Top 5 stories on, week of May 19 |

Top 5 stories on, week of May 19

Snowboarder John Moser looks at his fingers after being rescued from out-of-bounds following an avalanche incident Tuesday evening, May 21, at Arapahoe Basin Ski Area. Moser, who was found by Summit County Rescue Group, was swept by an avalanche as he and his friend Patrick Powers were attempting to hike back inbounds.
Hugh Carey /

Editor’s note: Stories in this list received the most page views on for the past week.

1. Plowing at 11,796 feet: Crews reach a buried Alpine Visitor Center in Rocky Mountain National Park

Rocky Mountain National Park snowplow operators came across fully buried buildings recently when they reached the Alpine Visitor Center and Trail Ridge Store. At an elevation of 11,796 feet, park staff members are used to the buildings being under snow, but this year there was just so much more. Ongoing snowplow operations in the park were forced to extend due to the continued, late-spring snowfall, and Trail Ridge Road was not open in time for Memorial Day weekend.

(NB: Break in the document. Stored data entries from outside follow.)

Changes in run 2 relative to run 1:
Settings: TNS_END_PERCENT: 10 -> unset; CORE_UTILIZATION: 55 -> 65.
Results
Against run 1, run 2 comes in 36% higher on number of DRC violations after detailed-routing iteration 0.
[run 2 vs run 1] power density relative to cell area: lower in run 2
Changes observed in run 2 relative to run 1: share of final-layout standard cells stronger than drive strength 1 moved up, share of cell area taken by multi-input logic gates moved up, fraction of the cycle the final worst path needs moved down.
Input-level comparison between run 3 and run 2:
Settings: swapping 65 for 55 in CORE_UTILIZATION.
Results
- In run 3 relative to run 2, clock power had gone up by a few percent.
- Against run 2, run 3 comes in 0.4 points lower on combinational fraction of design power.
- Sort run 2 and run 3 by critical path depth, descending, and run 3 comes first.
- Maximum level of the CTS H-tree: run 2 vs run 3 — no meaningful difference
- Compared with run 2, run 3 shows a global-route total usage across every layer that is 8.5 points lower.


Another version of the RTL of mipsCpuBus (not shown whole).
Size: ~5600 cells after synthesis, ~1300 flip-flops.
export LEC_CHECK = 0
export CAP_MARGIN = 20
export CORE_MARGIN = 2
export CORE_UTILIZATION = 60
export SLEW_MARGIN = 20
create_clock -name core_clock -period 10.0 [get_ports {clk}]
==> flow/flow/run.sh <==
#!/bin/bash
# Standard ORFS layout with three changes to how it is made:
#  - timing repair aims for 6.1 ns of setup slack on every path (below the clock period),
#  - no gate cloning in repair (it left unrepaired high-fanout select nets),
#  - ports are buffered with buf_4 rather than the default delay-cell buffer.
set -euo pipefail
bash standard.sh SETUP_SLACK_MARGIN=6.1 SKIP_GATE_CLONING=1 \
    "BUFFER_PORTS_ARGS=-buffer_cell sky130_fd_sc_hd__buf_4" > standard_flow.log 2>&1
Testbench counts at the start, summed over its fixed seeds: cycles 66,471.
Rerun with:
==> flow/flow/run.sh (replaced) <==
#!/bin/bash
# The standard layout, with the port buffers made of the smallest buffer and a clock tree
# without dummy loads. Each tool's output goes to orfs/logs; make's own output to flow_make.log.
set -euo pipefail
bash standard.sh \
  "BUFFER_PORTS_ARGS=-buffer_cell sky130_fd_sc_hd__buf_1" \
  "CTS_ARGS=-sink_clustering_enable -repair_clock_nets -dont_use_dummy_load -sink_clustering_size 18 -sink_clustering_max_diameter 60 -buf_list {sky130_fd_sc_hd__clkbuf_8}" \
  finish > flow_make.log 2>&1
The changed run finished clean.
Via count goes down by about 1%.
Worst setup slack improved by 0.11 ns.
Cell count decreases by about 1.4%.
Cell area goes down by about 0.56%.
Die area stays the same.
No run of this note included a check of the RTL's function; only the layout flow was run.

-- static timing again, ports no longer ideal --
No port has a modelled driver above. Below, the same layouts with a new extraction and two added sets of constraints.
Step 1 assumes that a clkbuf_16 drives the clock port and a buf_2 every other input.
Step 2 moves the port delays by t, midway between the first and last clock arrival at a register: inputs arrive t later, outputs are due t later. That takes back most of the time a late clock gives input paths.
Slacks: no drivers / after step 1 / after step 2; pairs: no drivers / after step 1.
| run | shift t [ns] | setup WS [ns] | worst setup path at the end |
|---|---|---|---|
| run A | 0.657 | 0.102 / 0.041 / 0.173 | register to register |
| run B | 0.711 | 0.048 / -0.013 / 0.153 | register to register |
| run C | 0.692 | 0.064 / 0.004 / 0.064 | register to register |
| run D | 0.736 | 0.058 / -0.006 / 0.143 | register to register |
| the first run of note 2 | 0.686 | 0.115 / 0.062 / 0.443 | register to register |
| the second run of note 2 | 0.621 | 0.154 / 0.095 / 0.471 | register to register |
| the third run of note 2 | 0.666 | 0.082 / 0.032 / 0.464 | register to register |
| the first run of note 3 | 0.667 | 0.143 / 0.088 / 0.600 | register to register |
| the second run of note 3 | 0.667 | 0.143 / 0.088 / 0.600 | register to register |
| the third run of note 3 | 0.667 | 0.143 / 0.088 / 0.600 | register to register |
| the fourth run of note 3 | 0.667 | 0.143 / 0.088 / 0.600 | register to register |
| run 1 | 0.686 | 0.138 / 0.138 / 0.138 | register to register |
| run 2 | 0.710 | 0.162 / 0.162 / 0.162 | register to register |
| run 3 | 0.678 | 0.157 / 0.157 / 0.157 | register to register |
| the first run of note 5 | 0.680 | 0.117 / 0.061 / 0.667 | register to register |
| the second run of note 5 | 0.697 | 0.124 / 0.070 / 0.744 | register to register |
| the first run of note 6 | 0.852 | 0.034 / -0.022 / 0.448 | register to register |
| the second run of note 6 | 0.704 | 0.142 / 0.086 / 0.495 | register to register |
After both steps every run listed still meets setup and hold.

2. Summit County Rescue Group, ski patrol rescue lost snowboarder outside of Arapahoe Basin

John Moser was rescued last week after being lost in a backcountry area behind Arapahoe Basin Ski Area for almost five hours. He and a friend were taking advantage of a late-spring powder day when they hiked up to the top of the mountain near Montezuma Bowl and accidentally dropped into a valley without lift access. Moser and his friend, Patrick Powers, decided to make the hike back up to the top, using their snowboards to chop into the snow for leverage. Moser said that as they neared the upper lip, the snow gave way and dragged him about 50 yards down the mountain. Powers wasn’t caught in the slide, and was eventually able to make his way down to the lodge where he contacted ski patrol and called 911. Moser was rescued by Arapahoe Basin Ski Patrol and Summit County Rescue Group.

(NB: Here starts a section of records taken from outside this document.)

From an optimization exercise on the open Yosys and OpenROAD flow, aimed at small area, a short achievable clock period and few clock cycles per item; shortcuts taken in it are not production practice. Only simulation tests tie the RTL to the original design; equivalence was not proved.

`flow/run.sh`:
```
#!/bin/bash
# synth_recipe.tcl (not shown) runs the flow's synth.tcl, then flattens the netlist and writes it again
# the make line also repeats each setting of config.mk as NAME=value (left out here)
make -C /OpenROAD-flow-scripts/flow DESIGN_CONFIG=/design/flow/config.mk WORK_HOME=/design/flow/orfs CLKGATE_MAP_FILE= SYNTH_SCRIPT=/design/flow/synth_recipe.tcl finish
```
`flow/config.mk`:
```
export PLATFORM = sky130hd
export DESIGN_NAME = sw_top
export DESIGN_NICKNAME = sw_top
export VERILOG_FILES = /design/flow/design.v
export SDC_FILE = /design/flow/constraint.sdc
export NUM_CORES = 4
export LEC_CHECK = 0
export CAP_MARGIN = 20
export CORE_MARGIN = 2
export CORE_UTILIZATION = 40
export SLEW_MARGIN = 20
```
`flow/constraint.sdc`:
```
create_clock -name core_clock -period 55.0 [get_ports {clk}]
set_input_delay 11.0000 -clock core_clock [delete_from_list [all_inputs] [get_ports {clk}]]
set_output_delay 11.0000 -clock core_clock [all_outputs]
set_load 0.01 [all_outputs]
```
`flow/design.v`:
```
package sw_pkg;
    localparam int SCORE_W = 8;
    localparam logic signed [SCORE_W-1:0] MATCH      = 8'sd2;
    localparam logic signed [SCORE_W-1:0] MISMATCH   = -8'sd1;
    localparam logic signed [SCORE_W-1:0] GAP_OPEN   = -8'sd2;   
    localparam logic signed [SCORE_W-1:0] GAP_EXTEND = -8'sd1;   
endpackage
`timescale 1ns/1ps
module sw_pe (
    input  logic       clk,
    input  logic       reset,
    input  logic [1:0] query_i,      
    input  logic [1:0] ref_i,
    input  logic       ref_valid_i,
    input  logic [6:0] h_left_i,     
    input  logic       i_left_i,     
    output logic [1:0] ref_o,
    output logic       ref_valid_o,
    output logic [6:0] h_o,          
    output logic       i_o           
);
    function automatic [3:0] add4(input [3:0] x, input [3:0] y, input ci);
        reg c;
        integer k;
        begin
            c = ci;
            for (k = 0; k < 4; k = k + 1)
            begin
                add4[k] = x[k] ^ y[k] ^ c;
                c       = (x[k] & y[k]) | (c & (x[k] ^ y[k]));
            end
        end
    endfunction
    function automatic ge4s(input [3:0] x, input [3:0] y);
        reg c;
        reg [3:0] xx, yy;
        integer k;
        begin
            xx = {~x[3], x[2:0]};
            yy = {~y[3], y[2:0]};
            c  = 1'b1;
            for (k = 0; k < 4; k = k + 1)
                c = (xx[k] & ~yy[k]) | (c & (xx[k] | ~yy[k]));
            ge4s = c;
        end
    endfunction
    logic [1:0] query_q;
    logic [1:0] query_cur;
    logic [2:0] b_q;                 
    logic       d_q;                 
    logic       first;
    logic [3:0] b, a;
    logic [3:0] cs, ci, cd;
    logic       i_top, d_top;
    logic [3:0] dlt, eps;
    logic [6:0] sum;
    logic       cy;
    logic [6:0] h_new;
    logic [3:0] b_new;
    integer     k;
    assign first     = ref_valid_i && !ref_valid_o;
    assign query_cur = first ? query_i : query_q;
    assign b  = add4({1'b0, b_q}, 4'b1110, 1'b0);
    assign a  = add4(add4(h_left_i[3:0], ~h_o[3:0], 1'b1), b, 1'b0);
    assign cs = (ref_i == query_cur) ? 4'd2 : 4'hf;
    assign ci = add4(a, {3'b111, i_left_i}, 1'b0);
    assign cd = add4(b, {3'b111, d_q}, 1'b0);
    assign i_top = ge4s(ci, cs) && ge4s(ci, cd);
    assign d_top = ge4s(cd, cs) && ge4s(cd, ci);
    assign dlt   = i_top ? ci : (d_top ? cd : cs);
    assign eps   = add4(dlt, ~b, 1'b1);
    always_comb
    begin
        cy = 1'b0;
        for (k = 0; k < 7; k = k + 1)
        begin
            sum[k] = h_o[k] ^ eps[(k < 3) ? k : 3] ^ cy;
            cy     = (h_o[k] & eps[(k < 3) ? k : 3]) | (cy & (h_o[k] ^ eps[(k < 3) ? k : 3]));
        end
    end
    assign h_new = (eps[3] && !cy) ? 7'd0 : sum;
    assign b_new = add4(h_new[3:0], ~h_left_i[3:0], 1'b1);
    always_ff @(posedge clk or posedge reset)
    begin
        if (reset)
            ref_valid_o <= 1'b0;
        else
            ref_valid_o <= ref_valid_i;
    end
    always_ff @(posedge clk)
    begin
        ref_o   <= ref_i;
        query_q <= query_cur;
        if (ref_valid_i)
        begin
            h_o <= h_new;
            b_q <= add4(b_new, 4'd2, 1'b0);
            i_o <= i_top;
            d_q <= d_top;
        end
        else
        begin
            h_o <= 7'd0;
            b_q <= 3'd2;
            i_o <= 1'b0;
            d_q <= 1'b0;
        end
    end
endmodule
`timescale 1ns/1ps
module sw_array #(
    parameter int NUM_QUERY = 32
)
(
    input  logic                   clk,
    input  logic                   reset,
    input  logic [1:0]             data_query_i,
    input  logic [1:0]             data_ref_i,
    input  logic                   ref_valid_i,
    output logic [7*NUM_QUERY-1:0] h_all_o,        
    output logic [NUM_QUERY-1:0]   cell_valid_o
);
    logic [1:0] ref_chain [NUM_QUERY+1];
    logic       vld_chain [NUM_QUERY+1];
    logic [6:0] h_chain   [NUM_QUERY+1];
    logic       i_chain   [NUM_QUERY+1];
    assign ref_chain[0] = data_ref_i;
    assign vld_chain[0] = ref_valid_i;
    assign h_chain[0]   = '0;
    assign i_chain[0]   = 1'b0;
    for (genvar k = 0; k < NUM_QUERY; k++)
    begin : g_cell
        sw_pe u_pe (
            .clk         (clk),
            .reset       (reset),
            .query_i     (data_query_i),
            .ref_i       (ref_chain[k]),
            .ref_valid_i (vld_chain[k]),
            .h_left_i    (h_chain[k]),
            .i_left_i    (i_chain[k]),
            .ref_o       (ref_chain[k+1]),
            .ref_valid_o (vld_chain[k+1]),
            .h_o         (h_chain[k+1]),
            .i_o         (i_chain[k+1])
        );
        assign h_all_o[7*k +: 7] = h_chain[k+1];
        assign cell_valid_o[k]   = vld_chain[k+1];
    end
endmodule
`timescale 1ns/1ps
module sw_ctrl #(
    parameter int NUM_REF   = 64,
    parameter int NUM_QUERY = 32
)
(
    input  logic       clk,
    input  logic       reset,
    input  logic       valid_i,
    input  logic [1:0] data_ref_i,
    input  logic [1:0] data_query_i,
    input  logic       first_valid_i,    
    input  logic       last_valid_i,     
    input  logic       last_prev_i,      
    output logic       valid_o,
    output logic [1:0] ref_o,
    output logic [1:0] query_o,
    output logic       clear_o,
    output logic       finish_o
);
    always_ff @(posedge clk or posedge reset)
    begin
        if (reset)
        begin
            valid_o  <= 1'b0;
            finish_o <= 1'b0;
        end
        else
        begin
            valid_o  <= valid_i;
            finish_o <= last_valid_i && !last_prev_i;
        end
    end
    always_ff @(posedge clk)
    begin
        ref_o   <= data_ref_i;
        query_o <= data_query_i;
    end
    assign clear_o = valid_o && !first_valid_i;
endmodule
`timescale 1ns/1ps
module sw_max_tracker #(
    parameter int NUM_REF   = 64,
    parameter int NUM_QUERY = 32
)
(
    input  logic                                 clk,
    input  logic                                 clear_i,
    input  logic [7*NUM_QUERY-1:0]               h_all_i,    
    output logic signed [7:0]                    max_o,
    output logic [$clog2(NUM_REF + 1)-1:0]       pos_ref_o,
    output logic [$clog2(NUM_QUERY + 1)-1:0]     pos_query_o
);
    localparam int DIAG_W = $clog2(NUM_REF + NUM_QUERY + 1);
    localparam int REF_W  = $clog2(NUM_REF + 1);
    localparam int QRY_W  = $clog2(NUM_QUERY + 1);
    localparam int IDX_W  = $clog2(NUM_QUERY);
    localparam int LEVELS = $clog2(NUM_QUERY);
    logic [DIAG_W-1:0] diag;     
    function automatic ge7(input [6:0] x, input [6:0] y);
        reg c;
        integer k;
        begin
            c = 1'b1;
            for (k = 0; k < 7; k = k + 1)
                c = (x[k] & ~y[k]) | (c & (x[k] | ~y[k]));
            ge7 = c;
        end
    endfunction
    logic [6:0]       tv [LEVELS+1][NUM_QUERY];
    logic [IDX_W-1:0] ti [LEVELS+1][NUM_QUERY];
    always_comb
    begin
        for (int k = 0; k < NUM_QUERY; k++)
        begin
            tv[0][k] = h_all_i[7*k +: 7];
            ti[0][k] = IDX_W'(k);
        end
        for (int l = 0; l < LEVELS; l++)
        begin
            for (int k = 0; k < (NUM_QUERY >> (l + 1)); k++)
            begin
                if (ge7(tv[l][2*k], tv[l][2*k+1]))
                begin
                    tv[l+1][k] = tv[l][2*k];
                    ti[l+1][k] = ti[l][2*k];
                end
                else
                begin
                    tv[l+1][k] = tv[l][2*k+1];
                    ti[l+1][k] = ti[l][2*k+1];
                end
            end
            for (int k = (NUM_QUERY >> (l + 1)); k < NUM_QUERY; k++)
            begin
                tv[l+1][k] = '0;
                ti[l+1][k] = '0;
            end
        end
    end
    logic [6:0]       best_h;
    logic [IDX_W-1:0] best_idx;
    assign best_h   = tv[LEVELS][0];
    assign best_idx = ti[LEVELS][0];
    always_ff @(posedge clk)
    begin
        if (clear_i)
        begin
            diag        <= DIAG_W'(2);
            max_o       <= '0;
            pos_ref_o   <= '0;
            pos_query_o <= '0;
        end
        else
        begin
            diag <= diag + 1'b1;
            if (!ge7(max_o[6:0], best_h))
            begin
                max_o       <= {1'b0, best_h};
                pos_ref_o   <= REF_W'(diag - DIAG_W'(best_idx) - DIAG_W'(1));
                pos_query_o <= QRY_W'(best_idx) + QRY_W'(1);
            end
        end
    end
endmodule
`timescale 1ns/1ps
module sw_top #(
    parameter int NUM_REF   = 64,
    parameter int NUM_QUERY = 32
)
(
    input  logic                             clk,
    input  logic                             reset,
    input  logic                             valid_i,
    input  logic [1:0]                       data_ref_i,
    input  logic [1:0]                       data_query_i,
    output logic                             finish_o,
    output logic signed [7:0]                max_o,
    output logic [$clog2(NUM_REF + 1)-1:0]   pos_ref_o,
    output logic [$clog2(NUM_QUERY + 1)-1:0] pos_query_o
);
    logic                   valid_q;
    logic [1:0]             ref_q;
    logic [1:0]             query_q;
    logic                   clear;
    logic [7*NUM_QUERY-1:0] h_all;
    logic [NUM_QUERY-1:0]   cell_valid;
    sw_ctrl #(
        .NUM_REF   (NUM_REF),
        .NUM_QUERY (NUM_QUERY)
    ) u_ctrl (
        .clk           (clk),
        .reset         (reset),
        .valid_i       (valid_i),
        .data_ref_i    (data_ref_i),
        .data_query_i  (data_query_i),
        .first_valid_i (cell_valid[0]),
        .last_valid_i  (cell_valid[NUM_QUERY-1]),
        .last_prev_i   (cell_valid[NUM_QUERY-2]),
        .valid_o       (valid_q),
        .ref_o         (ref_q),
        .query_o       (query_q),
        .clear_o       (clear),
        .finish_o      (finish_o)
    );
    sw_array #(
        .NUM_QUERY (NUM_QUERY)
    ) u_array (
        .clk          (clk),
        .reset        (reset),
        .data_query_i (query_q),
        .data_ref_i   (ref_q),
        .ref_valid_i  (valid_q),
        .h_all_o      (h_all),
        .cell_valid_o (cell_valid)
    );
    sw_max_tracker #(
        .NUM_REF   (NUM_REF),
        .NUM_QUERY (NUM_QUERY)
    ) u_tracker (
        .clk         (clk),
        .clear_i     (clear),
        .h_all_i     (h_all),
        .max_o       (max_o),
        .pos_ref_o   (pos_ref_o),
        .pos_query_o (pos_query_o)
    );
endmodule
```
==> results.toml <==
[layout]
nFillCells = 12000
nets = 6450
drive_gt1_share_pct = 5.55
antenna_cells = 0
syn_to_final_growth_pct = 9.57

[logic_synthesis]
synth_edf_count = 0
synth_nets = 6384
ys.flop_type = "dfxtp_1"
syn-cell-area_um2 = 48800
avgSynthCellArea_um2 = 8.85
synth_top_area_share_pct = 22.1
ys_ff_latch = 573
ys_seq_area_share_pct = 23.8
ys_top_cells_by_count = "inv_1 (1003), dfxtp_1 (539), nor2_1 (460)"
ys.warnings.count = 14
synth_largest_area_cell = "dfxtp_1"
netlist_top_cells_area = "dfxtp_1 (22%), fa_1 (18%), ha_1 (11%), inv_1 (7.7%), xnor2_1 (3.9%)"
synthArstFlopShare_pct = 5.93
yosysMostFrequentCell = "inv_1"
synth_cell_types = 105
syn_inst = 5513

[die]
die_w_um = 353
num_rows = 128
die_area_um2 = 125000
die_h_um = 353
start_util_pct = 40.2
core_area_um2 = 121000
pin_count = 29

[worst_setup_path]
crit_buf_inv = 1
crit_cells = 1
cp-endpoint = "max_o[5]"
path_max_fanout = 3
cp_cell_sequence = "clkdlybuf4s50_1"
r2r_end = "u_tracker.pos_ref_o[5]"
arrival_ps = 1710
end_kind = "output pin"
cp_top_family = "buffers and inverters"
r2r_slack_ps = 44600
worst_setup_path_start_kind = "flip-flop"
required_ps = 44000
reg2regPathDepth = 36
cpPeakStageDelay_ps = 690
crit_slowest_cell = "clkdlybuf4s50_1"
r2r_start = "u_array.g_cell[2].u_pe.h_o[0]"
startpoint = "u_tracker.max_o[5]"
criticalPathCategory = "flip-flop to output pin"

[sta]
period_needed_ps = 12710
skew_ps = 41.1
grt_setup_unrepaired = "false"
period_share_pct = 23.1
finalHoldViolCount = 0
worst_slew_pin_slew_ps = 1020
slew_headroom_pct = 32.2
fmax_mhz = 78.7
final-max-slew-violation-count = 0
finalSetupViolCount = 0
setup_tns_ps = 0

[clock_tree]
cts_buffer_depth = 3
postCtsHoldBufs = 0
ctsResizeCount = 0
htreeDepth = 3
clkSlewWorstSetupHoldPaths_ps = 60
post_cts_buffers = 0
clock_sinks = 573
cts_tree = "yes"
insertion_delay_ps = 660
cts-buffers-inserted = 71
cts-root-buf = "clkbuf_16"

[run_status]
status = "complete, no violations"

[drt]
first_pass_iters = 6
drtIter0Drc = 2014
via_count = 36700
wirelength_um = 112000
wl_per_cell_um = 15.5
drc = 0
antenna_left = 0
via_per_inst = 5.06

[global_routing]
antenna_found_initial = 3
grt_overflow = 0
grt_usage_pct = 18.2
grt_max_degree = 35
grt_pass1_wl_um = 188000
grt_pass1_vias = 36800

[job]
drv_cap = 0

[placed_design]
placement.io_buffers = 27
dp_hpwl_um = 89900
place_congestion = 0.838

[hold_path]
hold_class = "flip-flop to flip-flop"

3. Breckenridge Ski Resort extends season beyond Memorial Day, open weekends through June 9

Breckenridge Ski Resort announced last week it will remain open for two weekends of spring skiing and riding beyond the resort’s previously scheduled closing day of Memorial Day, May 27. The resort shifts to a weekend schedule, offering skiing and riding on Saturdays and Sundays June 1-2 and June 8-9, weather and conditions permitting. During the two additional weekends, lift-serviced skiing and riding operations will continue to be based out of the resort’s Peak 7, with access to primarily advanced- and expert-level terrain, via the Independence SuperChair.

4. Summit/Vail local dies while backcountry skiing to hut for 21st birthday

Paul Cuthbertson, a lifelong local of Eagle and Summit counties, died while skiing up to a popular backcountry lodge to meet some friends for a celebration of his 21st birthday. He was on his way to the Polar Star Inn when he deviated from the usual route, following ski tracks at a fork in the road onto a route that becomes steep and difficult. After Cuthbertson did not show up Friday night, his friends went looking for him at first light Saturday morning. Members of Vail Mountain Rescue Group found Cuthbertson in a tree well below the hut after spending the night out in the cold. Preliminary autopsy results indicate that the cause of death was exposure and hypothermia. A memorial service is scheduled for 2 p.m. on Thursday, June 13, at the Gerald R. Ford Amphitheater in Vail.

5. What’s the penalty for defying the FCC, Breckenridge mayor asks

Federal guidelines easing state and local restrictions on the imminent deployment of 5G technologies have prompted Breckenridge to update its design standards in a way the town never wanted to. The new 5G technology is lightning fast, but local officials are worried about the dense array of small-cell antennas needed to handle such massive amounts of data. The town estimates a 5G wireless antenna could be necessary for the new technology as frequently as every 500 feet, ruining the character of the historic town. However, they made the necessary updates for wireless facilities after outside counsel advised them they didn’t really have a choice.

“All the work we’ve done to make our town look like it does will be undone because the FCC doesn’t give a crap about anything other than this fight with China,” Mayor Eric Mamula said.